- Exercise description
Beginning with the very first line, please reproduce the entries exactly through the line containing "0.0340 | 0.166 |".

======== Data records

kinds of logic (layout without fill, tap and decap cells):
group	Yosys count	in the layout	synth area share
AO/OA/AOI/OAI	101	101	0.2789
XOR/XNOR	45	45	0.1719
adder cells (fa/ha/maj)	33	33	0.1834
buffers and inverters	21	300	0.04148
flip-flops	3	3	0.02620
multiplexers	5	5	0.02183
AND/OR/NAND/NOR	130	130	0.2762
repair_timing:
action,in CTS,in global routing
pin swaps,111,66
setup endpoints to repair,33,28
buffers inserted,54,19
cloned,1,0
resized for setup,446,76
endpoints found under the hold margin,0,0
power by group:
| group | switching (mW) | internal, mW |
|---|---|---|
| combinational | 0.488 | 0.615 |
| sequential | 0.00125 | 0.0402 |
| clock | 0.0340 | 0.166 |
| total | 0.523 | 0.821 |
===== src/rtl/draw_sequencer.sv =====
// draw_sequencer: drives a VGA-style pixel writer through an optional full
// screen clear sweep (160x120) followed by a BOX_W x BOX_H filled box, then
// pulses done for one cycle.
//
// Build option: define CLEAR_PHASE_EN to include the clear sweep (CLEAR state
// and its raster counters). When the macro is left undefined, the sequencer
// goes from IDLE straight to BOX.
module draw_sequencer #(
  parameter int unsigned BOX_W        = 4,
  parameter int unsigned BOX_H        = 4,
  parameter logic [2:0]  CLEAR_COLOUR = 3'b000
) (
  input  logic       clock,
  input  logic       reset_n,
  input  logic       start,
  input  logic [7:0] box_x,
  input  logic [6:0] box_y,
  input  logic [2:0] box_colour,
  output logic [7:0] x_out,
  output logic [6:0] y_out,
  output logic [2:0] colour_out,
  output logic       plot,
  output logic       busy,
  output logic       done
);

  typedef enum logic [1:0] {
    IDLE  = 2'd0,
    CLEAR = 2'd1,
    BOX   = 2'd2,
    DONE  = 2'd3
  } state_t;

  // Screen geometry and box extents. Counters are 5 bits so a 16-pixel box
  // edge (offset 15) fits with headroom.
  localparam logic [7:0] SCR_X_LAST = 8'd159;
  localparam logic [6:0] SCR_Y_LAST = 7'd119;
  localparam logic [8:0] SCR_W      = 9'd160;
  localparam logic [7:0] SCR_H      = 8'd120;
  localparam logic [4:0] DX_LAST    = 5'(BOX_W - 1);
  localparam logic [4:0] DY_LAST    = 5'(BOX_H - 1);

  state_t     state_q, state_d;

  // Box parameters captured when a frame is accepted; frozen for the frame.
  logic [7:0] bx_q, bx_d;
  logic [6:0] by_q, by_d;
  logic [2:0] bc_q, bc_d;

  // Offset of the box pixel currently on the outputs.
  logic [4:0] dx_q, dx_d;
  logic [4:0] dy_q, dy_d;

  // Registered pixel outputs.
  logic [7:0] x_q, x_d;
  logic [6:0] y_q, y_d;
  logic [2:0] col_q, col_d;
  logic       plot_q, plot_d;

  // Next box pixel position, widened so off-screen pixels never wrap back
  // onto the visible area.
  logic       emit_box;
  logic [8:0] px;
  logic [7:0] py;

`ifdef CLEAR_PHASE_EN
  // Raster position of the clear pixel currently on the outputs.
  logic [7:0] cx_q, cx_d;
  logic [6:0] cy_q, cy_d;
`endif

  // Next-state and next-output logic; outputs are registered from the _d values
  // so each pixel appears in the cycle following the edge that selects it.
  always_comb begin
    state_d  = state_q;
    bx_d     = bx_q;
    by_d     = by_q;
    bc_d     = bc_q;
    dx_d     = dx_q;
    dy_d     = dy_q;
    x_d      = x_q;
    y_d      = y_q;
    col_d    = col_q;
    plot_d   = 1'b0;
    emit_box = 1'b0;
    px       = '0;
    py       = '0;
`ifdef CLEAR_PHASE_EN
    cx_d     = cx_q;
    cy_d     = cy_q;
`endif

    case (state_q)
      IDLE: begin
        if (start) begin
          bx_d = box_x;
          by_d = box_y;
          bc_d = box_colour;
          dx_d = '0;
          dy_d = '0;
`ifdef CLEAR_PHASE_EN
          state_d = CLEAR;
          cx_d    = '0;
          cy_d    = '0;
          x_d     = '0;
          y_d     = '0;
          col_d   = CLEAR_COLOUR;
          plot_d  = 1'b1;
`else
          state_d  = BOX;
          emit_box = 1'b1;
`endif
        end
      end

`ifdef CLEAR_PHASE_EN
      CLEAR: begin
        if (cx_q == SCR_X_LAST) begin
          cx_d = '0;
          if (cy_q == SCR_Y_LAST) begin
            cy_d     = '0;
            dx_d     = '0;
            dy_d     = '0;
            state_d  = BOX;
            emit_box = 1'b1;
          end else begin
            cy_d = cy_q + 7'd1;
          end
        end else begin
          cx_d = cx_q + 8'd1;
        end
        if (state_d == CLEAR) begin
          x_d    = cx_d;
          y_d    = cy_d;
          col_d  = CLEAR_COLOUR;
          plot_d = 1'b1;
        end
      end
`endif

      BOX: begin
        if (dx_q == DX_LAST) begin
          dx_d = '0;
          if (dy_q == DY_LAST) begin
            dy_d    = '0;
            state_d = DONE;
          end else begin
            dy_d     = dy_q + 5'd1;
            emit_box = 1'b1;
          end
        end else begin
          dx_d     = dx_q + 5'd1;
          emit_box = 1'b1;
        end
      end

      DONE: begin
        state_d = IDLE;
      end

      default: begin
        state_d = IDLE;
      end
    endcase

    // Box pixels off the visible screen still take their cycle but do not plot.
    if (emit_box) begin
      px     = {1'b0, bx_d} + 9'(dx_d);
      py     = {1'b0, by_d} + 8'(dy_d);
      x_d    = px[7:0];
      y_d    = py[6:0];
      col_d  = bc_d;
      plot_d = (px < SCR_W) && (py < SCR_H);
    end
  end

  // State, latches, counters and output registers; reset clears everything.
  always_ff @(posedge clock) begin
    if (!reset_n) begin
      state_q <= IDLE;
      bx_q    <= '0;
      by_q    <= '0;
      bc_q    <= '0;
      dx_q    <= '0;
      dy_q    <= '0;
      x_q     <= '0;
      y_q     <= '0;
      col_q   <= '0;
      plot_q  <= 1'b0;
`ifdef CLEAR_PHASE_EN
      cx_q    <= '0;
      cy_q    <= '0;
`endif
    end else begin
      state_q <= state_d;
      bx_q    <= bx_d;
      by_q    <= by_d;
      bc_q    <= bc_d;
      dx_q    <= dx_d;
      dy_q    <= dy_d;
      x_q     <= x_d;
      y_q     <= y_d;
      col_q   <= col_d;
      plot_q  <= plot_d;
`ifdef CLEAR_PHASE_EN
      cx_q    <= cx_d;
      cy_q    <= cy_d;
`endif
    end
  end

  assign x_out      = x_q;
  assign y_out      = y_q;
  assign colour_out = col_q;
  assign plot       = plot_q;
  assign busy       = (state_q != IDLE);
  assign done       = (state_q == DONE);

endmodule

================

- Result of this exercise
kinds of logic (layout without fill, tap and decap cells):
group	Yosys count	in the layout	synth area share
AO/OA/AOI/OAI	101	101	0.2789
XOR/XNOR	45	45	0.1719
adder cells (fa/ha/maj)	33	33	0.1834
buffers and inverters	21	300	0.04148
flip-flops	3	3	0.02620
multiplexers	5	5	0.02183
AND/OR/NAND/NOR	130	130	0.2762
repair_timing:
action,in CTS,in global routing
pin swaps,111,66
setup endpoints to repair,33,28
buffers inserted,54,19
cloned,1,0
resized for setup,446,76
endpoints found under the hold margin,0,0
power by group:
| group | switching (mW) | internal, mW |
|---|---|---|
| combinational | 0.488 | 0.615 |
| sequential | 0.00125 | 0.0402 |
| clock | 0.0340 | 0.166 |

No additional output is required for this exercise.